Coeducating a Harvard Club and more

Coeducating the Harvard Club of New York, Robert McNamara redux, and a professor at home on the range

The Harvard Business School student photographs of Roslyn Braeman Payne (left) and Ellen Marram

The Harvard Business School student photographs of Roslyn Braeman Payne (left) and Ellen Marram

Photographs courtesy of Harvard Business School Yearbook

Roslyn Braeman Payne, M.B.A. ’70, writes recalling her experience of collecting a degree from Harvard Business School only to find, 200 miles to the southwest, that she could not crack the women-excluding Harvard Club of New York. “A group of us (including one Harvard Law graduate) began conversations with the club”; that route having proved unavailing, the group moved to “file a complaint” with the state’s human-rights commission—while some law students filed a federal court complaint, represented pro bono by Jed S. Rakoff, J.D. ’69 (subsequently a U.S. district court judge).

Reason (or pressure) having ultimately prevailed, the club modernized its thinking in 1973. Now Payne and co-combatants have memorialized that struggle in A True Account of Women Gaining Full Membership in The Harvard Club of New York. Its underlying facts compel reflection. When Ellen Marram, M.B.A. ’70, went through the job-search process on campus, “One recruiter expressed puzzlement that a woman would even interview for a position in his company,” asking her, “[W]hat kind of a job do you give a woman from the Harvard Business School?” (Hint: the kind that prepared Marram to serve as a director of Ford, Eli Lilly, and the New York Times Company.) In January 1973, members voted by more than the required two-thirds margin to admit women. (An earlier poll fell 18 votes short.) Payne has been a member since then—and Marram’s directorships extend to the board of the Club itself.

 

The accounts of the protest that greeted U.S. defense secretary Robert McNamara, M.B.A. ’39, during his Vietnam-era visit to campus in 1966 (November-December 2016, page 80) elicited Rashomon-like takes on the events of the day (see the letters, January-February, page 6). Steve Young ’67 provided the fullest version. Barney Frank ’61, K ’71, J.D. ’77, asked him to be a decoy for McNamara; when that ruse failed to divert members of Students for a Democratic Society, McNamara decided to engage with the crowd. Young narrates:

I had no Plan B to get out of the situation with grace for all parties.

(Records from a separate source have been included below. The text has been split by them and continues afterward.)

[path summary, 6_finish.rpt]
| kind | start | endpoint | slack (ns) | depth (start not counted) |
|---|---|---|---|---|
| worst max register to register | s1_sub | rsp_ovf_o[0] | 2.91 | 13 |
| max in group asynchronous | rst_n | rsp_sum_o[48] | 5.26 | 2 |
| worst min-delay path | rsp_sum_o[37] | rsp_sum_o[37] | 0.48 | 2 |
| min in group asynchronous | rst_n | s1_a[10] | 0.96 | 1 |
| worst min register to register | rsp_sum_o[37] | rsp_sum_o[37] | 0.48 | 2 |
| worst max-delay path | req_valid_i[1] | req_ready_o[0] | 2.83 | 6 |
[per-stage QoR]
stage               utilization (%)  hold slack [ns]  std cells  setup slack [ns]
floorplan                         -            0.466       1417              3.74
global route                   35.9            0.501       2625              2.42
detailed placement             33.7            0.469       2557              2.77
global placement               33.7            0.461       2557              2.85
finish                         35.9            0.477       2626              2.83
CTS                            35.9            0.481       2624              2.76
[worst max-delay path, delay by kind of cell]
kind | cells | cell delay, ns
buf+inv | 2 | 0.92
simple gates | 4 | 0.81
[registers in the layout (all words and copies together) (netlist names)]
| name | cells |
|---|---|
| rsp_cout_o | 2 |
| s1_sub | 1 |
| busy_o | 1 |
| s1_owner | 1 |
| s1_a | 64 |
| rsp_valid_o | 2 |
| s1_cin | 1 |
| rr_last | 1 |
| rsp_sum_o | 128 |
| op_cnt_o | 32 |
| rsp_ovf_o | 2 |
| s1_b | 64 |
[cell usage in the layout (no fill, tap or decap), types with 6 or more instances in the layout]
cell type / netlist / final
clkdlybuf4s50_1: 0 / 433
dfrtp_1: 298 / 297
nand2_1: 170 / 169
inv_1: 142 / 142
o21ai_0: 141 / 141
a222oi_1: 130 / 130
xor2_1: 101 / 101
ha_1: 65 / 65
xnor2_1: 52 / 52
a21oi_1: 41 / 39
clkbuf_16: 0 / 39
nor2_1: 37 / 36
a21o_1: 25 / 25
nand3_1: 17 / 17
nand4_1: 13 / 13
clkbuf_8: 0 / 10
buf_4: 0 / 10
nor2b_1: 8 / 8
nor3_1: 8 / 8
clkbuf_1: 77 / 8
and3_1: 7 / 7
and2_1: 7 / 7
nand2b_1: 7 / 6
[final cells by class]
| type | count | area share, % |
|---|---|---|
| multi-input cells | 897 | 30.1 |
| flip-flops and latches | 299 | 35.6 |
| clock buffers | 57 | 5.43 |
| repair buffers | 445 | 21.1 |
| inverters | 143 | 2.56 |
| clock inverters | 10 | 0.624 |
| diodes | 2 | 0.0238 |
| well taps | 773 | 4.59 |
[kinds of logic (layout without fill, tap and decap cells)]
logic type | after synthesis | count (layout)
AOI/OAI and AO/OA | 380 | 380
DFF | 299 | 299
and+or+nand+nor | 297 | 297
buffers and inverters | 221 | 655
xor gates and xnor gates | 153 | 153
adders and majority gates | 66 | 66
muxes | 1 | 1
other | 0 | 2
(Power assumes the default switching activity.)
==> src/rtl/sync_fifo.sv <==
// sync_fifo: power-of-two circular buffer whose head reads 0 when empty.
module sync_fifo
  import mux2_1_feeder_pkg::*;
#(
  parameter int WIDTH = DEFAULT_WIDTH,
  parameter int DEPTH = DEFAULT_DEPTH
) (
  input  logic                      clk,
  input  logic                      rst_n,
  input  logic                      push,
  input  logic                      pop,
  input  logic [WIDTH-1:0]          data,
  output logic [WIDTH-1:0]          head,
  output logic                      full,
  output logic                      empty,
  output logic [cnt_w(DEPTH)-1:0]   count
);
  localparam int AW = $clog2(DEPTH);
  localparam int CW = cnt_w(DEPTH);
  localparam logic [CW-1:0] FULL_CNT = CW'(DEPTH);
  logic [WIDTH-1:0] mem [DEPTH];
  logic [AW-1:0] wp, rp;
  logic do_push, do_pop;
  assign full    = count == FULL_CNT;
  assign empty   = count == '0;
  assign do_push = push && !full;
  assign do_pop  = pop && !empty;
  assign head    = empty ? '0 : mem[rp];
  always_ff @(posedge clk or negedge rst_n) begin
    if (!rst_n) begin
      wp    <= '0;
      rp    <= '0;
      count <= '0;
    end else begin
      wp    <= wp + AW'(do_push);
      rp    <= rp + AW'(do_pop);
      count <= count + CW'(do_push) - CW'(do_pop);
    end
  end
  // Storage needs no reset: the head is masked whenever the count is zero.
  always_ff @(posedge clk) if (do_push) mem[wp] <= data;
endmodule
File: config.mk
export PLATFORM = sky130hd
export DESIGN_NAME = temp_a_packer
export DESIGN_NICKNAME = d
export VERILOG_FILES = /design/src/rtl/temp_a_packer.sv
export SDC_FILE = /design/constraint.sdc
export NUM_CORES = 1
export LEC_CHECK = 0
export BUFFER_PORTS_ARGS = -buffer_cell sky130_fd_sc_hd__buf_2
export CAP_MARGIN = 40
export CORE_ASPECT_RATIO = 1.25
export CORE_MARGIN = 2
export CORE_UTILIZATION = 45
export DETAILED_ROUTE_END_ITERATION = 16
export PLACE_DENSITY_LB_ADDON = 0.05
export SYNTH_ARGS = -nofsm -noshare
export SYNTH_HDL_FRONTEND = slang
export SYNTH_SLANG_ARGS = --single-unit
File: constraint.sdc
create_clock -name clk -period 3.1 [get_ports clk]
set_input_delay 0.31 -clock clk [delete_from_list [all_inputs] [get_ports clk]]
set_output_delay 0.31 -clock clk [all_outputs]
set_load 0.05 [all_outputs]
$ cat config.mk
export PLATFORM = sky130hd
export DESIGN_NAME = button_conditioner
export DESIGN_NICKNAME = d
export VERILOG_FILES = /design/src/rtl/button_conditioner.sv
export SDC_FILE = /design/constraint.sdc
export NUM_CORES = 1
export LEC_CHECK = 0
export ABC_CLOCK_PERIOD_IN_PS = 3900
export BUFFER_PORTS_ARGS = -buffer_cell sky130_fd_sc_hd__buf_2
export CAP_MARGIN = 20
export CORE_AREA = 2 2 72 74
export CTS_CLUSTER_SIZE = 30
export DETAILED_ROUTE_END_ITERATION = 7
export DIE_AREA = 0 0 74 76
export MAX_ROUTING_LAYER = met4
export SYNTH_ARGS = -nofsm -noshare
export SYNTH_HDL_FRONTEND = slang
export SYNTH_SLANG_ARGS = --single-unit
$ cat constraint.sdc
create_clock -name clk -period 3.9 [get_ports clk]
set_input_delay 0.78 -clock clk [delete_from_list [all_inputs] [get_ports clk]]
set_output_delay 0.78 -clock clk [all_outputs]
set_load 0.01 [all_outputs]
$ cat src/rtl/button_conditioner.sv
// Push-button conditioner: synchronizer, tick-sampled debounce, one-cycle press
// pulse and optional hold-to-auto-repeat. One instance per front-panel button.
//
// Ports:
//   clk           system clock
//   reset         asynchronous, active-high reset
//   button_in     raw asynchronous button, active-high
//   repeat_en     1 = auto-repeat while held, 0 = single pulse per press
//   level_out     debounced button level
//   pulse_out     one-cycle pulse per press and per repeat
//   repeat_active high from the first repeat pulse until release
module button_conditioner #(
  parameter int unsigned TICK_DIV     = 315000,
  parameter int unsigned STABLE_TICKS = 3,
  parameter int unsigned REPEAT_DELAY = 50,
  parameter int unsigned REPEAT_RATE  = 10
) (
  input  logic clk,
  input  logic reset,
  input  logic button_in,
  input  logic repeat_en,
  output logic level_out,
  output logic pulse_out,
  output logic repeat_active
);

  localparam int unsigned TickW   = $clog2(TICK_DIV + 1);
  localparam int unsigned DebW    = $clog2(STABLE_TICKS + 1);
  localparam int unsigned HoldMax = (REPEAT_DELAY > REPEAT_RATE) ? REPEAT_DELAY : REPEAT_RATE;
  localparam int unsigned HoldW   = $clog2(HoldMax + 1);

  localparam logic [TickW-1:0] TickLast  = TickW'(TICK_DIV - 1);
  localparam logic [DebW-1:0]  DebLast   = DebW'(STABLE_TICKS - 1);
  localparam logic [HoldW-1:0] DelayLast = HoldW'(REPEAT_DELAY - 1);
  localparam logic [HoldW-1:0] DelayMax  = HoldW'(REPEAT_DELAY);
  localparam logic [HoldW-1:0] RateLast  = HoldW'(REPEAT_RATE - 1);

  typedef enum logic [1:0] {StIdle, StHold, StRepeat} state_e;

  logic             sync1_q, btn_s_q;
  logic [TickW-1:0] tick_cnt_q;
  logic             tick;
  logic [DebW-1:0]  deb_cnt_q, deb_cnt_d;
  logic             level_q, level_d;
  logic             rise, fall;
  state_e           state_q, state_d;
  logic [HoldW-1:0] hold_cnt_q, hold_cnt_d;
  logic             pulse_q, pulse_d;
  logic             active_q, active_d;

  // Two-flop synchronizer and free-running sample tick.
  always_ff @(posedge clk or posedge reset) begin
    if (reset) begin
      sync1_q    <= 1'b0;
      btn_s_q    <= 1'b0;
      tick_cnt_q <= '0;
    end else begin
      sync1_q    <= button_in;
      btn_s_q    <= sync1_q;
      tick_cnt_q <= tick ? '0 : tick_cnt_q + TickW'(1);
    end
  end

  assign tick = (tick_cnt_q == TickLast);

  // Debounce: the level flips only after STABLE_TICKS consecutive differing samples.
  always_comb begin
    deb_cnt_d = deb_cnt_q;
    level_d   = level_q;
    if (tick) begin
      if (btn_s_q == level_q) begin
        deb_cnt_d = '0;
      end else if (deb_cnt_q == DebLast) begin
        level_d   = ~level_q;
        deb_cnt_d = '0;
      end else begin
        deb_cnt_d = deb_cnt_q + DebW'(1);
      end
    end
  end

  assign rise = level_d & ~level_q;
  assign fall = ~level_d & level_q;

  // Press / repeat FSM. A release flip always wins over a due repeat.
  always_comb begin
    state_d    = state_q;
    hold_cnt_d = hold_cnt_q;
    pulse_d    = 1'b0;
    active_d   = active_q;
    unique case (state_q)
      StIdle: begin
        if (rise) begin
          pulse_d    = 1'b1;
          hold_cnt_d = '0;
          state_d    = StHold;
        end
      end
      StHold: begin
        if (fall) begin
          state_d    = StIdle;
          hold_cnt_d = '0;
          active_d   = 1'b0;
        end else if (tick) begin
          if (repeat_en && (hold_cnt_q >= DelayLast)) begin
            pulse_d    = 1'b1;
            active_d   = 1'b1;
            hold_cnt_d = '0;
            state_d    = StRepeat;
          end else if (hold_cnt_q < DelayMax) begin
            hold_cnt_d = hold_cnt_q + HoldW'(1);
          end
        end
      end
      StRepeat: begin
        if (fall) begin
          state_d    = StIdle;
          hold_cnt_d = '0;
          active_d   = 1'b0;
        end else if (tick) begin
          // The repeat period keeps running with repeat_en low; it only gates the pulse.
          if (hold_cnt_q >= RateLast) begin
            hold_cnt_d = '0;
            pulse_d    = repeat_en;
          end else begin
            hold_cnt_d = hold_cnt_q + HoldW'(1);
          end
        end
      end
      default: begin
        state_d    = StIdle;
        hold_cnt_d = '0;
        active_d   = 1'b0;
      end
    endcase
  end

  always_ff @(posedge clk or posedge reset) begin
    if (reset) begin
      deb_cnt_q  <= '0;
      level_q    <= 1'b0;
      state_q    <= StIdle;
      hold_cnt_q <= '0;
      pulse_q    <= 1'b0;
      active_q   <= 1'b0;
    end else begin
      deb_cnt_q  <= deb_cnt_d;
      level_q    <= level_d;
      state_q    <= state_d;
      hold_cnt_q <= hold_cnt_d;
      pulse_q    <= pulse_d;
      active_q   <= active_d;
    end
  end

  assign level_out     = level_q;
  assign pulse_out     = pulse_q;
  assign repeat_active = active_q;

endmodule
==> src/rtl/scrolling_led_driver.sv <==
// Scrolling seven-segment driver: multiplexes NUM_DIGITS common-anode digits from
// a writable hex message buffer, scrolled by debounced button presses or a timer.
module scrolling_led_driver #(
  parameter int NUM_DIGITS      = 4,
  parameter int MSG_LEN         = 16,
  parameter int REFRESH_DIV     = 16,
  parameter int DEBOUNCE_CYCLES = 8,
  parameter int AUTO_PERIOD     = 64,
  localparam int AW = (MSG_LEN > 1) ? $clog2(MSG_LEN) : 1
) (
  input  logic                  clk,
  input  logic                  reset,
  input  logic                  btn,
  input  logic                  mode,
  input  logic                  wr_en,
  input  logic [AW-1:0]         wr_addr,
  input  logic [3:0]            wr_data,
  output logic [NUM_DIGITS-1:0] an,
  output logic [6:0]            seg,
  output logic                  dp,
  output logic [AW-1:0]         offset,
  output logic                  btn_stable,
  output logic                  digit_tick
);

  localparam int IW = (NUM_DIGITS > 1) ? $clog2(NUM_DIGITS) : 1;
  localparam int PW = $clog2(REFRESH_DIV);
  localparam int DW = $clog2(DEBOUNCE_CYCLES + 1);
  localparam int CW = $clog2(AUTO_PERIOD);

  localparam logic [PW-1:0] PRESC_MAX = PW'(REFRESH_DIV - 1);
  localparam logic [IW-1:0] IDX_MAX   = IW'(NUM_DIGITS - 1);
  localparam logic [DW-1:0] DEB_LAST  = DW'(DEBOUNCE_CYCLES - 1);
  localparam logic [CW-1:0] AUTO_MAX  = CW'(AUTO_PERIOD - 1);
  localparam logic [AW:0]   LEN_W     = (AW + 1)'(MSG_LEN);
  localparam logic [AW:0]   SPAN_W    = (AW + 1)'(NUM_DIGITS - 1);
  localparam logic [AW-1:0] LAST_ADDR = AW'(MSG_LEN - 1);

  logic [PW-1:0] presc;
  logic [IW-1:0] idx;
  logic [3:0]    buffer [MSG_LEN];
  logic [AW:0]   span;
  logic [AW:0]   sum;
  logic [AW:0]   rd_full;
  logic [AW-1:0] rd_addr;
  logic          sync1;
  logic          sync2;
  logic [DW-1:0] deb_cnt;
  logic          stable_d;
  logic          press;
  logic [CW-1:0] auto_cnt;
  logic          mode_d;
  logic [AW-1:0] next_off;

  function automatic logic [6:0] hex_to_seg(input logic [3:0] h);
    hex_to_seg = 7'h7F;
    case (h)
      4'h0: hex_to_seg = 7'h01;
      4'h1: hex_to_seg = 7'h4F;
      4'h2: hex_to_seg = 7'h12;
      4'h3: hex_to_seg = 7'h06;
      4'h4: hex_to_seg = 7'h4C;
      4'h5: hex_to_seg = 7'h24;
      4'h6: hex_to_seg = 7'h20;
      4'h7: hex_to_seg = 7'h0F;
      4'h8: hex_to_seg = 7'h00;
      4'h9: hex_to_seg = 7'h04;
      4'hA: hex_to_seg = 7'h08;
      4'hB: hex_to_seg = 7'h60;
      4'hC: hex_to_seg = 7'h31;
      4'hD: hex_to_seg = 7'h42;
      4'hE: hex_to_seg = 7'h30;
      4'hF: hex_to_seg = 7'h38;
      default: hex_to_seg = 7'h7F;
    endcase
  endfunction

  always_ff @(posedge clk or negedge reset) begin
    if (!reset) begin
      presc <= '0;
      idx   <= '0;
    end else if (presc == PRESC_MAX) begin
      presc <= '0;
      idx   <= (idx == IDX_MAX) ? '0 : idx + IW'(1);
    end else begin
      presc <= presc + PW'(1);
    end
  end

  assign digit_tick = (presc == PRESC_MAX);

  // offset + (NUM_DIGITS-1-idx) never exceeds 2*MSG_LEN-2, so one subtract is an exact modulo
  always_comb begin
    span    = SPAN_W - (AW + 1)'(idx);
    sum     = {1'b0, offset} + span;
    rd_full = (sum >= LEN_W) ? sum - LEN_W : sum;
    rd_addr = rd_full[AW-1:0];
  end

  always_ff @(posedge clk or negedge reset) begin
    if (!reset) begin
      an  <= '1;
      seg <= 7'h7F;
      dp  <= 1'b1;
    end else begin
      an  <= ~(NUM_DIGITS'(1) << idx);
      seg <= hex_to_seg(buffer[rd_addr]);
      dp  <= (rd_addr != '0);
    end
  end

  always_ff @(posedge clk or negedge reset) begin
    if (!reset) begin
      for (int i = 0; i < MSG_LEN; i++) begin
        buffer[i] <= '0;
      end
    end else if (wr_en && ({1'b0, wr_addr} < LEN_W)) begin
      buffer[wr_addr] <= wr_data;
    end
  end

  // Any sample agreeing with btn_stable restarts the count, so bounces never accumulate
  always_ff @(posedge clk or negedge reset) begin
    if (!reset) begin
      sync1      <= 1'b0;
      sync2      <= 1'b0;
      deb_cnt    <= '0;
      btn_stable <= 1'b0;
      stable_d   <= 1'b0;
    end else begin
      sync1    <= btn;
      sync2    <= sync1;
      stable_d <= btn_stable;
      if (sync2 != btn_stable) begin
        if (deb_cnt == DEB_LAST) begin
          btn_stable <= sync2;
          deb_cnt    <= '0;
        end else begin
          deb_cnt <= deb_cnt + DW'(1);
        end
      end else begin
        deb_cnt <= '0;
      end
    end
  end

  assign press    = btn_stable & ~stable_d;
  assign next_off = (offset == LAST_ADDR) ? '0 : offset + AW'(1);

  // A press outranks the auto terminal count; a mode flip only restarts the timer
  always_ff @(posedge clk or negedge reset) begin
    if (!reset) begin
      offset   <= '0;
      auto_cnt <= '0;
      mode_d   <= 1'b0;
    end else begin
      mode_d <= mode;
      if (press) begin
        auto_cnt <= '0;
        offset   <= mode ? '0 : next_off;
      end else if (!mode || (mode != mode_d)) begin
        auto_cnt <= '0;
      end else if (auto_cnt == AUTO_MAX) begin
        auto_cnt <= '0;
        offset   <= next_off;
      end else begin
        auto_cnt <= auto_cnt + CW'(1);
      end
    end
  end

endmodule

Then…a rushing wall of blue came up at McNamara and me and pushed us off the car’s roof toward Leverett House. We were…rushed, surrounded by three or four policemen, into the lobby of the Mill Street door.…

[T]he sergeant commanding turned to me and asked, “What do we do now?”

I thought, “You’re asking me? I’m just a civilian and student to boot.”

Behind him was a door opening to stairs leading down to the tunnels running from the central kitchen to all [the] dining rooms.…

I proposed…[taking] the secretary through the tunnels to the central kitchen in Kirkland House [where] a cab should meet him…. 

The sergeant…had no other idea. So I led [McNamara] and two Cambridge cops through the tunnels to the central kitchen.

When we got there, I found the door to the delivery dock and opened it slightly. No SDS students were in sight and I saw a taxi waiting….So I walked McNamara over to the taxi with the cops behind us.… 

He didn’t ask my name and he didn’t say thank you.

 

In a much-divided nation, it’s worth recalling that no ironclad rule dictates East or West Coast origins for professors. From the memorial minute for the late geophysicist Richard J. O’Connell, read to the Faculty of Arts and Sciences on December 6:

Rick’s path to Harvard and science was not linear. He was raised in Montana, where his paternal grandparents had emigrated…and his grandfather worked as a gold miner. His father was a successful cattle rancher and, for a time, sheriff of Lewis and Clark County. Rick’s mother, a musician, raised her children during her husband’s long absences and after he was seriously injured in a bull goring. In this challenging environment of hard work, high expectations, and encouragement, a home life that began in the county jail and was centered on the ranch that he returned to throughout his life, Rick developed an abiding affection for America’s wide-open spaces and the values of those who live within them.

And he did so despite the contaminating influences of an education at Caltech—and tenure in Cambridge.